TO DO
Beneath this task are records; print exactly the stretch of them from the line with "create_clock -name core_clock -period 6.0" through the line with "check / slack [ns] / start / to", both ends included.

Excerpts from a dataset
###
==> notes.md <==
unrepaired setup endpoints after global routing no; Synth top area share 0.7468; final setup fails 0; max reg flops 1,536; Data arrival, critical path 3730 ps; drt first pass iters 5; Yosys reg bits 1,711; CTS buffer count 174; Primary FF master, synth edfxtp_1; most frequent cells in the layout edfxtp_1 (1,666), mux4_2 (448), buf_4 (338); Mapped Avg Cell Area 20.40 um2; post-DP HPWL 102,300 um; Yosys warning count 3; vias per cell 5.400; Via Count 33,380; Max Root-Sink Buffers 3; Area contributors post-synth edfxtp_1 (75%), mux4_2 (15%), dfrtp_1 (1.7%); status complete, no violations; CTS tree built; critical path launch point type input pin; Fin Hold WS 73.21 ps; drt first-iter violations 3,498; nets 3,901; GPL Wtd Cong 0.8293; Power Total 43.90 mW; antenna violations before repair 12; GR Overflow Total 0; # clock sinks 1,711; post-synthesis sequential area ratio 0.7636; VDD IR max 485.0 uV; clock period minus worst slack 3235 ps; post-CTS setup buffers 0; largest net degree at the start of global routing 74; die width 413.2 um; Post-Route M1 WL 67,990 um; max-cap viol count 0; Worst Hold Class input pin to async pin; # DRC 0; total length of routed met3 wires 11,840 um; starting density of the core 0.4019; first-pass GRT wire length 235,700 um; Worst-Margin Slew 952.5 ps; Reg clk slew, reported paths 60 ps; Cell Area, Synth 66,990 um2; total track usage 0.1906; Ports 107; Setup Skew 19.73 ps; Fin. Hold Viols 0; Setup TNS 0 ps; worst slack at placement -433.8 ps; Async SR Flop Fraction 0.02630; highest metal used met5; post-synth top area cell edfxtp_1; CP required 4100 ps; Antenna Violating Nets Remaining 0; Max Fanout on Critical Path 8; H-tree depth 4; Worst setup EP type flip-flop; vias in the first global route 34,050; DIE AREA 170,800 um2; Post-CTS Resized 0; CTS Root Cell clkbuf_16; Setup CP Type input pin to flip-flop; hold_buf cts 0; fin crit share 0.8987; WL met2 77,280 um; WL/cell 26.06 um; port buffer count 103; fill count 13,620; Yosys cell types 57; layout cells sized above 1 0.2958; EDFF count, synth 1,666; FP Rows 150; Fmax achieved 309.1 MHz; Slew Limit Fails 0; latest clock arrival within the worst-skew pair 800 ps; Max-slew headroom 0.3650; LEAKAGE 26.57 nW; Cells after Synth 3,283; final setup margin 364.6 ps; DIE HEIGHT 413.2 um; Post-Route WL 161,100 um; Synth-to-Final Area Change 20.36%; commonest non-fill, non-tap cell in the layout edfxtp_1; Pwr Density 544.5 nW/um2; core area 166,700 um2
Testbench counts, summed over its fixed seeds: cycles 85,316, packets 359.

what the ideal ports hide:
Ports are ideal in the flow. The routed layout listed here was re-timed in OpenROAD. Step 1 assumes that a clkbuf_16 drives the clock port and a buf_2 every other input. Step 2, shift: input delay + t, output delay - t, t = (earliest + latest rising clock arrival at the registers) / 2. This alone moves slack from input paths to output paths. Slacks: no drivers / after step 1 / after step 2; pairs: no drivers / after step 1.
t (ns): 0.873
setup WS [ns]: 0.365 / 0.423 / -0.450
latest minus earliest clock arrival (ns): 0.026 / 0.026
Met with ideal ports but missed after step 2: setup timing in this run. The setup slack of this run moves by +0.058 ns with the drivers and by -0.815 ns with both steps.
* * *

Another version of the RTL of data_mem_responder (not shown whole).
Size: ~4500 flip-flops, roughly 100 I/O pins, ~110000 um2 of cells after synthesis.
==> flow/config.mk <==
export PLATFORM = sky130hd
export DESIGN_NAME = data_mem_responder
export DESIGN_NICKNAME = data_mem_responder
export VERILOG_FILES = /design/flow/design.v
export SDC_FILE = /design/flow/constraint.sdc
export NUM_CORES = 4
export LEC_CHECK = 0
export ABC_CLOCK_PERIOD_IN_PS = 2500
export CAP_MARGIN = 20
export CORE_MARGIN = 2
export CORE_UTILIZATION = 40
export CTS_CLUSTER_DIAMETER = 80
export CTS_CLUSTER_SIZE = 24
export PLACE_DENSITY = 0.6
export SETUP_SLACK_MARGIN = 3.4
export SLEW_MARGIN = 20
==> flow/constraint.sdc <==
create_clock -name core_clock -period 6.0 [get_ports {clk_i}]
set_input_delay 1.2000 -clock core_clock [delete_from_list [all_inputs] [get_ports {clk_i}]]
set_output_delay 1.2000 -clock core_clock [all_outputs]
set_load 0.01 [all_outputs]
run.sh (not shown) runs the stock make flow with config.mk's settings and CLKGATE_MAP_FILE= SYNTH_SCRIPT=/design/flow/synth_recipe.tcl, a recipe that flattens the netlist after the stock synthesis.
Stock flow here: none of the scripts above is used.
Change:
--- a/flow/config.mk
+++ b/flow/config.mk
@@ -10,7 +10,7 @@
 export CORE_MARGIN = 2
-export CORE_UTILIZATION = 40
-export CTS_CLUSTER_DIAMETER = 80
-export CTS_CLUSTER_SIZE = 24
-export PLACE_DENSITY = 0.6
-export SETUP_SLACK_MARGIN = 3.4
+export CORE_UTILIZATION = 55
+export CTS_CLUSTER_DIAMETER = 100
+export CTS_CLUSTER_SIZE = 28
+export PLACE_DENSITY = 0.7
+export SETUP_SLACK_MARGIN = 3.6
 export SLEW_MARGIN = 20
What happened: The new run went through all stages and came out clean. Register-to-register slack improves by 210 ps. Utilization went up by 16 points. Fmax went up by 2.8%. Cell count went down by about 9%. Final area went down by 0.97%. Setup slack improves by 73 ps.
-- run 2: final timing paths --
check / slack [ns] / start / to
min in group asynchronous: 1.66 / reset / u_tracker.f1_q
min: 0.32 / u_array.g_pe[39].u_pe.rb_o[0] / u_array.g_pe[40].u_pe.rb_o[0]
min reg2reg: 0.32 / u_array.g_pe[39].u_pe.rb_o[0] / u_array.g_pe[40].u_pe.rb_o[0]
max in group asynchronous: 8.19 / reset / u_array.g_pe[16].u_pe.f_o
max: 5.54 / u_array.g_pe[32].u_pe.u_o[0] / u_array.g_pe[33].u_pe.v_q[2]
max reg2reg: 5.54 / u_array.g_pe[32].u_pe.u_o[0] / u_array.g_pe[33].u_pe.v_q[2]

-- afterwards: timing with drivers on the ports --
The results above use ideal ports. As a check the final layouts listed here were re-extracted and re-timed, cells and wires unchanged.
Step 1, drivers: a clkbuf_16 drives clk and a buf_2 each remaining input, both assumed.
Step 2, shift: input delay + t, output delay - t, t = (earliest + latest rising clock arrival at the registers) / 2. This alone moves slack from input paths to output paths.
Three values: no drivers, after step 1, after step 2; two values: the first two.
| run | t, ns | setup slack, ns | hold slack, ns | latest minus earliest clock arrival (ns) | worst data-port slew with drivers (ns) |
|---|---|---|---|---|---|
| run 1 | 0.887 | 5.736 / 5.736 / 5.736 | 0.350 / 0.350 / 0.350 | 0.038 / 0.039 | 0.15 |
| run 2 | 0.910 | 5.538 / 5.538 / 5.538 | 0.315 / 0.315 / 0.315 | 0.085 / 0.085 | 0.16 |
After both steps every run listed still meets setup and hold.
This is an optimization exercise on Yosys and OpenROAD, whose aim is small area and a short achievable clock period, not a production implementation.
RTL that was checked went through simulation tests only; none was proved equivalent to the original.
The RTL of runs 1 to 3 and 5 was laid out without a check of its function.
No activity file was given, so power comes from the tool's default toggle rates.

## flow/flow/run.sh

```bash
#!/bin/bash
# The standard layout, with plain buf_1 cells as the port buffers
# (buffer_ports otherwise picks clkdlybuf4s50_1, a slow delay cell).
set -euo pipefail
bash standard.sh BUFFER_PORTS_ARGS="-buffer_cell sky130_fd_sc_hd__buf_1" finish > flow_make.log 2>&1
```

## flow/standard.sh

```bash
#!/bin/bash
# synth_recipe.tcl (not shown) runs the flow's synth.tcl, then flattens the netlist and writes it again
# the make line also repeats each setting of config.mk as NAME=value (left out here)
make -C /OpenROAD-flow-scripts/flow DESIGN_CONFIG=/design/flow/config.mk WORK_HOME=/design/flow/orfs CLKGATE_MAP_FILE= SYNTH_SCRIPT=/design/flow/synth_recipe.tcl "${@:-finish}"
```

## flow/config.mk

```make
export PLATFORM = sky130hd
export DESIGN_NAME = lcd_ahb_regs
export DESIGN_NICKNAME = lcd_ahb_regs
export VERILOG_FILES = /design/flow/design.v
export SDC_FILE = /design/flow/constraint.sdc
export NUM_CORES = 4
export LEC_CHECK = 0
export CAP_MARGIN = 20
export CORE_MARGIN = 2
export CORE_UTILIZATION = 60
export CTS_BUF_LIST = sky130_fd_sc_hd__clkbuf_4 sky130_fd_sc_hd__clkbuf_8
export SETUP_SLACK_MARGIN = 2.6
export SLEW_MARGIN = 20
export SYNTH_HIERARCHICAL = 1
export SYNTH_MINIMUM_KEEP_SIZE = 0
```

## flow/constraint.sdc

```tcl
create_clock -name core_clock -period 5.0 [get_ports {HCLK}]
set_input_delay 1.0000 -clock core_clock [delete_from_list [all_inputs] [get_ports {HCLK}]]
set_output_delay 1.0000 -clock core_clock [all_outputs]
set_load 0.01 [all_outputs]
```
Context: an optimization exercise on an open-source flow, tuned for small area, a short achievable clock period and few clock cycles per item. The choices shown serve that exercise and are no tape-out recipe.
In this exercise RTL edits were held to simulation tests only and were not proved equivalent to the original.
Power and IR drop assume default switching activity.

==> run a: inputs <==
// lenet_top
module lenet_top
(
    input  logic               clk,
    input  logic               rst,
    input  logic               start,
    input  logic [graph_w-1:0] graph,
    input  logic               load_we,
    input  logic               load_bank,
    input  logic [addr_w-1:0]  load_addr,
    input  logic [data_w-1:0]  load_data,
    output logic [num_labels*data_w-1:0] result,
    output logic               done
);
==> flow/config.mk <==
export PLATFORM = sky130hd
export DESIGN_NAME = lenet_top
export DESIGN_NICKNAME = lenet_top
export VERILOG_FILES = /design/flow/design.v
export SDC_FILE = /design/flow/constraint.sdc
export NUM_CORES = 4
export LEC_CHECK = 0
export CAP_MARGIN = 20
export CORE_MARGIN = 2
export CORE_UTILIZATION = 40
export CTS_CLUSTER_DIAMETER = 80
export CTS_CLUSTER_SIZE = 25
export PLACE_DENSITY = 0.75
export SETUP_SLACK_MARGIN = 4.3
export SLEW_MARGIN = 20
==> flow/constraint.sdc <==
create_clock -name core_clock -period 7.0 [get_ports {clk}]
set_input_delay 1.4000 -clock core_clock [delete_from_list [all_inputs] [get_ports {clk}]]
set_output_delay 1.4000 -clock core_clock [all_outputs]
set_load 0.01 [all_outputs]
run.sh (not shown) runs the stock make flow with config.mk's settings and CLKGATE_MAP_FILE= SYNTH_SCRIPT=/design/flow/synth_recipe.tcl, a recipe that flattens the netlist after the stock synthesis.
==> run b (differences from run a) <==
--- a/flow/design.v
+++ b/flow/design.v
@@ -162,30 +162,30 @@
                 st_idle:
                     if (start)
                     begin
                         rd_g   <= graph;
                         rd_cnt <= 6'd0;
                         if (fast_ok)
                         begin
                             state    <= st_wait;
-                            wait_cnt <= 3'd2;
+                            wait_cnt <= 3'd3;
                         end
                         else
                             state <= st_replay;
                     end
                 st_replay:
                 begin
                     rd_v   <= 1'b1;
                     rd_k   <= rd_cnt;
                     rd_cnt <= rd_cnt + 6'd1;
                     if (rd_cnt == 6'd63)
                     begin
                         state    <= st_wait;
-                        wait_cnt <= 3'd4;
+                        wait_cnt <= 3'd5;
                     end
                 end
                 st_wait:
                 begin
                     if (wait_cnt == 3'd0)
                     begin
                         state <= st_done;
                         done  <= 1'b1;
@@ -311,23 +311,22 @@
     assign half_a = half_w'(pp[0]) + (half_w'(pp[1]) <<< 2);
     assign half_b = half_w'(pp[2]) + (half_w'(pp[3]) <<< 2);
     logic signed [half_w-1:0] a_q, b_q;
     always_ff @(posedge clk)
     begin
         a_q <= half_a;
         b_q <= half_b;
     end
+    localparam int prod_w = 2 * data_w;
+    logic signed [prod_w-1:0] p_q;
+    always_ff @(posedge clk)
+        p_q <= prod_w'(a_q) + (prod_w'(b_q) <<< 4);
     logic signed [acc_w-1:0] acc_a, acc_b, sum;
-    logic [acc_w-1:0] op_a, op_b, cs_s, cs_c;
-    assign op_a = acc_w'(a_q);
-    assign op_b = acc_w'(b_q) <<< 4;
-    assign cs_s = acc_b ^ op_a ^ op_b;
-    assign cs_c = ((acc_b & op_a) | (acc_b & op_b) | (op_a & op_b)) << 1;
-    assign sum  = cs_s + cs_c;
+    assign sum = acc_b + acc_w'(p_q);
     always_ff @(posedge clk)
     begin
         if (init)
         begin
             acc_a <= acc_w'($signed({bias_hi, 4'b0}));
             acc_b <= acc_w'($signed({bias_lo, 4'b0}));
         end
         else if (add)
@@ -455,17 +454,17 @@
         .clk(clk), .in_v(feed_v), .in_k(feed_k), .in_px(feed_px),
         .pooled(pooled), .pooled_neg(pooled_neg), .pooled_idx(pooled_idx), .pooled_v(pooled_v)
     );
     logic                               win_end;
     logic [2*fc_in-1:0]                 wsel;
     logic [num_macs-1:0][data_w-1:0]    w_sel;
     logic [num_macs-1:0][3*data_w/2-1:0] digits;
     logic                               hi_phase, add, init;
-    logic                               pv1;
+    logic                               pv1, pv2;
     assign win_end = feed_v && feed_k[0] && feed_k[3];
     always_ff @(posedge clk)
     begin
         if (feed_v && feed_k == 6'd0)
             wsel <= (2*fc_in)'(1);
         else if (win_end || hi_phase)
             wsel <= {wsel[2*fc_in-2:0], wsel[2*fc_in-1]};
         hi_phase <= win_end;
@@ -492,17 +491,18 @@
                 b1 = w_sel[j][2*d];
                 b0 = (d == 0) ? 1'b0 : w_sel[j][2*d-1];
                 digits[j][3*d+2] <= b2 && !(b1 && b0);
                 digits[j][3*d+1] <= (b2 && !b1 && !b0) || (!b2 && b1 && b0);
                 digits[j][3*d]   <= b1 ^ b0;
             end
         end
         pv1  <= pooled_v;
-        add  <= pooled_v || pv1;
+        pv2  <= pv1;
+        add  <= pv1 || pv2;
         init <= feed_v && feed_k == 6'd8;
     end
     for (genvar j = 0; j < num_macs; j++)
     begin : g_mac
         fc_layer u_fc (
             .clk(clk), .x(pooled), .nx(pooled_neg), .digits(digits[j]),
             .init(init), .add(add),
             .bias_lo(wt[bias_base + j]), .bias_hi(wt[bias_base + j + num_macs]),
CTS_CLUSTER_DIAMETER = 100   (was 80)
CTS_CLUSTER_SIZE = 20   (was 25)
PLACE_DENSITY = unset   (was 0.75)
==> results.json <==
{
  "vias": 101000,
  "seq_area_sq_mm": 0.122,
  "hpwlAfterDp_um": 290000,
  "power_clock_uw": 14600,
  "synthToLayoutAreaGrowth_pct": 11.4,
  "post_cts_buffers": 135,
  "post_drt_wl_per_cell_um": 32.3,
  "outcome": "finished clean",
  "multi_input_area_sq_mm": 0.0407
}
the above is filed under run b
###
EXPECTED OUTPUT
create_clock -name core_clock -period 6.0 [get_ports {clk_i}]
set_input_delay 1.2000 -clock core_clock [delete_from_list [all_inputs] [get_ports {clk_i}]]
set_output_delay 1.2000 -clock core_clock [all_outputs]
set_load 0.01 [all_outputs]
run.sh (not shown) runs the stock make flow with config.mk's settings and CLKGATE_MAP_FILE= SYNTH_SCRIPT=/design/flow/synth_recipe.tcl, a recipe that flattens the netlist after the stock synthesis.
Stock flow here: none of the scripts above is used.
Change:
--- a/flow/config.mk
+++ b/flow/config.mk
@@ -10,7 +10,7 @@
 export CORE_MARGIN = 2
-export CORE_UTILIZATION = 40
-export CTS_CLUSTER_DIAMETER = 80
-export CTS_CLUSTER_SIZE = 24
-export PLACE_DENSITY = 0.6
-export SETUP_SLACK_MARGIN = 3.4
+export CORE_UTILIZATION = 55
+export CTS_CLUSTER_DIAMETER = 100
+export CTS_CLUSTER_SIZE = 28
+export PLACE_DENSITY = 0.7
+export SETUP_SLACK_MARGIN = 3.6
 export SLEW_MARGIN = 20
What happened: The new run went through all stages and came out clean. Register-to-register slack improves by 210 ps. Utilization went up by 16 points. Fmax went up by 2.8%. Cell count went down by about 9%. Final area went down by 0.97%. Setup slack improves by 73 ps.
-- run 2: final timing paths --
check / slack [ns] / start / to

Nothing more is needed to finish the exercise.